New research reveals infants who nap more have smaller vocabularies and poorer cognitive skills, reflecting their individual cognitive needs. Despite parental anxiety, these children should be allowed to nap as needed, and the study emphasizes understanding a child’s mental age for assessing sleep needs.

Babies that nap frequently tend to have smaller vocabularies and weaker cognitive abilities according to a recent study conducted by the University of East Anglia. This issue is a common concern for parents globally, who often worry about their children’s sleep duration.

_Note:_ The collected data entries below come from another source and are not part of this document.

**src/verilog/mem_access_pkg.sv**
```systemverilog
package mem_access_pkg;

    typedef enum logic [1:0] {
        MEM_SIZE_B = 2'b00,
        MEM_SIZE_H = 2'b01,
        MEM_SIZE_W = 2'b10
    } mem_size_t;

    typedef logic [11:0] addr_t;  // Byte address into 4 KiB
    typedef logic [31:0] data_t;
    typedef logic [7:0]  byte_t;
    typedef logic [9:0]  row_t;   // Word row inside one lane bank

    // One load or store as issued by the LSU
    typedef struct packed {
        logic      write_en;
        addr_t     addr;
        data_t     write_data;
        mem_size_t size;
        logic      sign;        // Sign-extend on load
    } mem_req_t;

    // Per-bank write command after alignment
    typedef struct packed {
        logic  we;
        row_t  row;
        byte_t wdata;
    } lane_wr_t;

endpackage

```
**src/verilog/dmem_geom_pkg.sv**
```systemverilog
package dmem_geom_pkg;

    localparam int NUM_LANES      = 4;     // Bytes per RV32 word
    localparam int BANK_DEPTH     = 1024;  // Rows per lane bank
    localparam int ACCESS_LATENCY = 4;     // Edges from accept to resp_valid

endpackage

```
**src/verilog/load_extender.sv**
```systemverilog
`timescale 1ns/1ps

module load_extender (
    input  mem_access_pkg::byte_t [dmem_geom_pkg::NUM_LANES-1:0] lane_data,
    input  logic [1:0]                                          offset,
    input  mem_access_pkg::mem_size_t                           size,
    input  logic                                                sign,
    output mem_access_pkg::data_t                               read_data
);

    mem_access_pkg::data_t aligned;  // Lane bytes back in address order

    for (genvar k = 0; k < dmem_geom_pkg::NUM_LANES; k++) begin : byte_gen
        assign aligned[8*k +: 8] = lane_data[2'(k) + offset];
    end

    always_comb begin
        case (size)
            mem_access_pkg::MEM_SIZE_B: begin
                if (sign) begin
                    read_data = {{24{aligned[7]}}, aligned[7:0]};
                end else begin
                    read_data = {24'b0, aligned[7:0]};
                end
            end
            mem_access_pkg::MEM_SIZE_H: begin
                if (sign) begin
                    read_data = {{16{aligned[15]}}, aligned[15:0]};
                end else begin
                    read_data = {16'b0, aligned[15:0]};
                end
            end
            mem_access_pkg::MEM_SIZE_W: read_data = aligned;  // Sign has no effect
            default:                    read_data = '0;
        endcase
    end

endmodule

```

But a new study published today reveals that some children are more efficient at consolidating information during sleep, so they nap less frequently. Meanwhile others, usually those with fewer words and poorer cognitive skills, need to nap more frequently.

The research team says that reducing naps for these children will not improve brain development and that they should be allowed to nap as frequently and for as long as they need.

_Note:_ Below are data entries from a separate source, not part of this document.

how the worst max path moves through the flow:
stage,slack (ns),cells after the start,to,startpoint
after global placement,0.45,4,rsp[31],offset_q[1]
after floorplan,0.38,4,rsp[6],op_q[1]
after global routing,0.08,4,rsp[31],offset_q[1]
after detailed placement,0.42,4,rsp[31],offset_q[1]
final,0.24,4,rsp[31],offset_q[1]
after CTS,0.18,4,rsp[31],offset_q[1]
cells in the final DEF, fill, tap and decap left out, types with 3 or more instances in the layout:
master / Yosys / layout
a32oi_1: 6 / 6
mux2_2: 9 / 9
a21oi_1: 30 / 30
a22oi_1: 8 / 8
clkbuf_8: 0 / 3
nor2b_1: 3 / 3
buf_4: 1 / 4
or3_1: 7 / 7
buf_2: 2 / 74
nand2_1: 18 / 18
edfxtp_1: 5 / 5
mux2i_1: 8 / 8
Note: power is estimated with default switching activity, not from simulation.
==> src/design/tcm_cfg.svh <==
// tcm size configuration
`ifndef TCM_CFG_SVH
`define TCM_CFG_SVH

// memory geometry shared by every tcm block
// the word index width follows from depth, see tcm_mem_pkg

// number of words in the array
`define TCM_DEPTH 1024

// data word width in bits
`define TCM_DW 32

// byte lanes per word, one mask bit each
`define TCM_MW 4

// byte address width seen by the requesters
// 10 index bits plus 2 lane offset bits
`define TCM_AW 12

// read path x handling
// 1 maps unknown read bits to zero in simulation
// 0 passes the raw array word through
`define TCM_FORCE_X2ZERO 0

`endif

==> src/design/tcm_mem_pkg.sv <==
// tcm memory side types
`include "tcm_cfg.svh"

package tcm_mem_pkg;

  // word index width, from the array depth
  localparam int TCM_IW = $clog2(`TCM_DEPTH);

  // one stored word
  typedef logic [`TCM_DW-1:0] tcm_word_t;

  // one bit per byte lane
  typedef logic [`TCM_MW-1:0] tcm_mask_t;

  // word address into the array
  typedef logic [TCM_IW-1:0] tcm_index_t;

  // per-port command into the dual ram
  // index is valid on every cycle, loads use it too
  // wdata already has the bytes placed in their lanes
  typedef struct packed {
    // write strobe, only for valid aligned stores
    logic       we;
    // lanes to write
    tcm_mask_t  wem;
    // target word
    tcm_index_t index;
    // lane-placed store data
    tcm_word_t  wdata;
  } tcm_mem_cmd_t;

endpackage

Lead researcher Dr Teodora Gliga said: “There is a lot of parental anxiety around sleep. Parents worry that their kids don’t nap as much as expected for their age – or nap too frequently and for too long. But our research shows that how frequently a child naps reflects their individual cognitive need. Some are more efficient at consolidating information during sleep, so they nap less frequently. Children with smaller vocabularies or a lower score in a measure of executive function, nap more frequently.”

“Young children will naturally nap for as long as they need and they should be allowed to do just that,” she added.

The research team studied 463 infants aged between eight months and three years during lockdown in 2020. Parents were surveyed about their children’s sleep patterns, their ability to focus on a task, keep information in their memory, and the number of words that they understood and could say.

They also asked parents about their socio-economic status – including their postcode, income, and education – and about the amount of screen time and outdoor activities their child engaged in.

Dr Gliga said: “Lockdown gave us an opportunity to study children’s intrinsic sleep needs because when children are in childcare, they rarely nap as much as they need to. Because nurseries were closed, it meant less disturbance to the children’s natural sleep patterns. None of the children taking part were attending daycare. What we found is that the structure of daytime sleep is an indicator of cognitive development. Infants with more frequent but shorter naps than expected for their age had smaller vocabularies and worse cognitive function.”

“We also found that this negative association between vocabulary and frequency of naps was stronger in older children,” she added.

“While the majority of parents told us that their child’s sleep was unaffected by lockdown, parents from lower socio-economic backgrounds were more likely to report a worsening in sleep. Screen time increased during lockdown and outdoor activities decreased but these did not explain differences in children’s sleep. Previous work suggested that caregivers should encourage frequent naps, in preschool children. Our findings suggest that children have different sleep needs – some children may drop naps earlier because they don’t need them anymore. Others may still need to nap past three years of age. In the UK, preschools enrolling three to five-year-olds have no provisions for napping. Caregivers should use a child’s mental age and not chronological age to ascertain a child’s sleep needs,” she concluded.

Reference: “More frequent naps are associated with lower cognitive development in a cohort of 8–38-month-old children, during the Covid-19 pandemic” by Teodora Gliga, Alexandra Hendry, Shannon P. Kong, Ben Ewing, Catherine Davies, Michelle McGillion and Nayeli Gonzalez-Gomez, 27 July 2023, JCPP Advances.
DOI: 10.1002/jcv2.12190

The study was led by UEA in collaboration with researchers at the University of Oxford, Oxford Brookes University, the University of Leeds, and the University of Warwick. It was funded by the Economic and Social Research Council (ESRC).